[Samba] Setting permissions on AD member file server
pgoetz at math.utexas.edu
Tue Mar 15 13:58:00 UTC 2022
On 3/14/22 17:41, Gregory Sloop via samba wrote:
> I've had a little time to tinker and one thing I've found.
> Unless I have [acl_xattr:ignore system acls = yes] set, I can't edit permissions at all.
> (I set it globally, though a share level setting would probably work on a per-share basis.)
There must be another issue here. I have:
vfs objects = acl_xattr
map acl inherit = yes
store dos attributes = yes
set in smb.conf and most certainly can edit permissions from Windows,
although this has also failed in some cases for reasons I haven't been
able to pinpoint (but am guessing is related to the long path issue).
> This seems to be a quasi-sideeffect of that setting - in short that setting overwrites/resets the posix permissions. (Provided I understand discussions I've seen about it.)
> In this case the share will only be used by Windows users via CIFS/Samba - so this may well "work" just fine and as a happy side-effect, make the problem vanish.
> But I'd guess it's not really the "correct" fix.
> To that end, what would be the best way to reset the permissions on the directories/files properly, removing all the Samba ACL's etc? Once they are set as a baseline in POSIX then we can tinker with Samba ACL's with the Windows permissions again. (And remove acl_xattr:ignore system acls = yes)

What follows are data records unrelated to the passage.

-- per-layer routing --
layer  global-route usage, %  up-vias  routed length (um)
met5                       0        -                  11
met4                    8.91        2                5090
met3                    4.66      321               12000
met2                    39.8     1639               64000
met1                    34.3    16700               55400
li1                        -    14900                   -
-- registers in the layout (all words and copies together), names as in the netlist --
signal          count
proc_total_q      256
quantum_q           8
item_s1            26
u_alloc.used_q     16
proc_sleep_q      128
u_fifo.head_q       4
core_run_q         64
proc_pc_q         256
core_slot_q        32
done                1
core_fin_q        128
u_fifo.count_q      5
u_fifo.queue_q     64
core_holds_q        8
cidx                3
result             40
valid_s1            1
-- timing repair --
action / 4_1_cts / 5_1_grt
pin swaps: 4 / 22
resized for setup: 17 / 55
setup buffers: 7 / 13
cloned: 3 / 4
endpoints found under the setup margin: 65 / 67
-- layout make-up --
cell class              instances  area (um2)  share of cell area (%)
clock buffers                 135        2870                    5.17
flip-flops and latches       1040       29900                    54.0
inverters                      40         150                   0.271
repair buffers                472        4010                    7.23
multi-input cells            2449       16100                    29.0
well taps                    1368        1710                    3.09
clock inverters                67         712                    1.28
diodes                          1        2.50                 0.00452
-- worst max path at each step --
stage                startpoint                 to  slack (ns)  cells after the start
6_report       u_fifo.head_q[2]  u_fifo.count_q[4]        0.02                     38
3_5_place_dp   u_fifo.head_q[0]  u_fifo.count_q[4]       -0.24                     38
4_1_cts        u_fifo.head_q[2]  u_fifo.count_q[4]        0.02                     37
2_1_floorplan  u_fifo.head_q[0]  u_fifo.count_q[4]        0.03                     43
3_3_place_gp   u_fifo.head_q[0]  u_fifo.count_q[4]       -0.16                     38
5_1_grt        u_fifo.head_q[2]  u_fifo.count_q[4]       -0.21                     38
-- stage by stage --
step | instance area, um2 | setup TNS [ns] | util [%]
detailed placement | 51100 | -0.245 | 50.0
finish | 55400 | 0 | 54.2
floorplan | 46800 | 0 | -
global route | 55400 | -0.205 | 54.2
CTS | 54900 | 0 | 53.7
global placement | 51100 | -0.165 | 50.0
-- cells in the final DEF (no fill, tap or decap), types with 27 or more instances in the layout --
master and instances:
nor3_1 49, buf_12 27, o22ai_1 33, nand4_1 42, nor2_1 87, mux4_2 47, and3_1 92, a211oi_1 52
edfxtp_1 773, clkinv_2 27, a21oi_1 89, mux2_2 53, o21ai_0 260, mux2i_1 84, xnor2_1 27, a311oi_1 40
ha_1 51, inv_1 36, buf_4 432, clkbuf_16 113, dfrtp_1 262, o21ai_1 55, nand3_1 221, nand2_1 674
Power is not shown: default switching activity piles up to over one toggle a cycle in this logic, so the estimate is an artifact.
<file path="config.mk">
export PLATFORM = sky130hd
export DESIGN_NAME = depth_to_gray_hole_fill
export DESIGN_NICKNAME = d
export VERILOG_FILES = /design/src/design/dthf_pkg.sv /design/src/design/dthf_cmd_fifo.sv /design/src/design/dthf_front.sv /design/src/design/dthf_back.sv /design/src/design/depth_to_gray_hole_fill.sv
export SDC_FILE = /design/constraint.sdc
export NUM_CORES = 1
export LEC_CHECK = 0
export BUFFER_PORTS_ARGS = -buffer_cell sky130_fd_sc_hd__clkbuf_2
export CORE_AREA = 2 2 156 158
export CTS_CLUSTER_SIZE = 14
export DETAILED_ROUTE_END_ITERATION = 10
export DIE_AREA = 0 0 158 160
export PLACE_DENSITY = 0.8
export SYNTH_ARGS = -nofsm -noshare
export SYNTH_HDL_FRONTEND = slang
export SYNTH_HIERARCHICAL = 1
export SYNTH_SLANG_ARGS = --single-unit
</file>
<file path="constraint.sdc">
create_clock -name aclk -period 11.4 [get_ports aclk]
set_clock_uncertainty 0.15 [all_clocks]
set_input_delay 2.28 -clock aclk [delete_from_list [all_inputs] [get_ports aclk]]
set_output_delay 2.28 -clock aclk [all_outputs]
set_load 0.05 [all_outputs]
</file>
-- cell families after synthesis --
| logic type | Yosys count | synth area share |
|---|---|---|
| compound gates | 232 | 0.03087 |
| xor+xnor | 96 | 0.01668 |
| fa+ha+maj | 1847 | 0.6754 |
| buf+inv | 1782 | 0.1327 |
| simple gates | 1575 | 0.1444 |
==> src/sv/afc_cfg_regs.sv <==
// Configuration registers: the frustum planes and the camera position.
// Writes to unused plane slots or unknown indexes are dropped.
// Depends on afc_pkg.
module afc_cfg_regs #(
  parameter int PLANE_COUNT = 6
) (
  input  logic                           clk,
  input  logic                           rst_n,
  input  logic                           cfg_we,
  input  logic [afc_pkg::CFG_IDX_W-1:0]  cfg_index,
  input  logic [afc_pkg::CFG_DATA_W-1:0] cfg_data,
  output afc_pkg::plane_t                planes [PLANE_COUNT],
  output afc_pkg::camera_t               camera
);

  afc_pkg::plane_t  planes_r [PLANE_COUNT];
  afc_pkg::camera_t camera_r;

  for (genvar i = 0; i < PLANE_COUNT; i++) begin : g_plane
    always_ff @(posedge clk) begin
      if (!rst_n) begin
        planes_r[i] <= '0;
      end else if (cfg_we && cfg_index == afc_pkg::CFG_IDX_W'(i)) begin
        planes_r[i] <= afc_pkg::plane_t'(cfg_data);
      end
    end
    assign planes[i] = planes_r[i];
  end

  always_ff @(posedge clk) begin
    if (!rst_n) begin
      camera_r <= '0;
    end else if (cfg_we && cfg_index == afc_pkg::REG_CAMERA) begin
      camera_r <= afc_pkg::camera_t'(cfg_data[afc_pkg::CAM_W-1:0]);
    end
  end

  assign camera = camera_r;

endmodule
**config.mk**
```make
export PLATFORM = sky130hd
export DESIGN_NAME = vln_out_buf
export DESIGN_NICKNAME = d
export VERILOG_FILES = /design/src/design/vln_pkg.sv /design/src/design/vln_out_buf.sv
export SDC_FILE = /design/constraint.sdc
export NUM_CORES = 1
export LEC_CHECK = 0
export BUFFER_PORTS_ARGS = -buffer_cell sky130_fd_sc_hd__buf_2
export CAP_MARGIN = 25
export CORE_MARGIN = 8
export CORE_UTILIZATION = 56
export DETAILED_ROUTE_END_ITERATION = 8
export PLACE_DENSITY = 0.85
export SYNTH_ARGS = -nofsm -noshare
export SYNTH_HDL_FRONTEND = slang
export SYNTH_SLANG_ARGS = --single-unit
```
**constraint.sdc**
```tcl
create_clock -name clk_i -period 13.58 [get_ports clk_i]
set_clock_uncertainty 0.1 [all_clocks]
set_input_delay 0.679 -clock clk_i [delete_from_list [all_inputs] [get_ports clk_i]]
set_output_delay 0.679 -clock clk_i [all_outputs]
set_load 0.01 [all_outputs]
```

Adding on to this, I would like to completely reset all the Windows
permissions, since the filesystem permissions look good, but resetting
permissions on some folders fails from Windows. If Windows 10 File
Explorer does not support long paths, then how would someone use this to
reset permissions on deeply nested folders anyway? I've determined that
at after a certain path length the security tab disappears from
> (I'm not making any claims about "Administrators" vs "Domain Admins" and permissions in this post. I'm simply trying to deduce what's going on, and talk about a single thing that make it work differently, perhaps more or less inadvertently.)

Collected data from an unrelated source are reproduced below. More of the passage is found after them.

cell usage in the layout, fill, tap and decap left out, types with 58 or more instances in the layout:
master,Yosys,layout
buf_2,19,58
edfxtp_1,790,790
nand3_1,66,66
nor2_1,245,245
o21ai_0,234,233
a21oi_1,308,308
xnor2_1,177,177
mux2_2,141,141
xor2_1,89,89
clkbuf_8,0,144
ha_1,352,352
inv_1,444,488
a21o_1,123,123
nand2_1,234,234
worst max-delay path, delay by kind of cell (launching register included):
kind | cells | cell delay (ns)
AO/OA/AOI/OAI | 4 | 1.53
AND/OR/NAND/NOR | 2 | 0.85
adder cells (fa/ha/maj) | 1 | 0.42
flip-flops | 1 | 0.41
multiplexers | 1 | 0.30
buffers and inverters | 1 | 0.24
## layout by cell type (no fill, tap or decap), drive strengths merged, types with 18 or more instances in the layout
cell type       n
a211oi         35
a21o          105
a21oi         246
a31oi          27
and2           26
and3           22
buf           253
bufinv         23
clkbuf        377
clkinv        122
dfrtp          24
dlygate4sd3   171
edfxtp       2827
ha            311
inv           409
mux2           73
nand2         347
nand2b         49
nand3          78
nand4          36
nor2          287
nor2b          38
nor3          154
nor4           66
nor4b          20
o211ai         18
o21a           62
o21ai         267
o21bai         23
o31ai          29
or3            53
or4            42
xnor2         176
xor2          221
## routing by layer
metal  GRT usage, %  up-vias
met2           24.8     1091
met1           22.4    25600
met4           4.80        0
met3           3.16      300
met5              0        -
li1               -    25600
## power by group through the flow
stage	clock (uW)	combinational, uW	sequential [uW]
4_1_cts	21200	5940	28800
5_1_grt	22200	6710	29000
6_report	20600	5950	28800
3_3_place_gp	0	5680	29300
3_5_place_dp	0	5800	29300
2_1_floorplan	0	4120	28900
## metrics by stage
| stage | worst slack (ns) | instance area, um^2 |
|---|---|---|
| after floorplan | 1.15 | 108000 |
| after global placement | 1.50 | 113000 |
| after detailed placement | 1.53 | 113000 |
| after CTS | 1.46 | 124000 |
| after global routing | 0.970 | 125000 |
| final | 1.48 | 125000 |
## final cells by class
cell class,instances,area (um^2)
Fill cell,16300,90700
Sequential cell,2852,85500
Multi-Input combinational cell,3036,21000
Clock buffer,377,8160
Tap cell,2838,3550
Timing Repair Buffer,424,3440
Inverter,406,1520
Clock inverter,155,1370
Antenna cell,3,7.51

>> On 12 March 2022 09:22 Rowland Penny wrote:
>>> On Fri, 2022-03-11 at 22:48 +0000, spindles seven via samba wrote:
>>>> On 11 March 2022 22:26 Rowland Penny wrote:
>>>>> I take it you found that out from here:
>>>> Yes indeed.
>>>>> That is what I was getting at, it used to work. A member of Domain
>>>>> Admins logged into Windows could change the permissions on a share,
>>>>> provided everything was set up correctly on the Unix domain member.
>>>>> I can now only do this with Administrator.
>>>> works for me (on version 4.15.5), so what's different?
>>> I am using 4.15.5 and it doesn't work for me, it used to, but it doesn't any longer.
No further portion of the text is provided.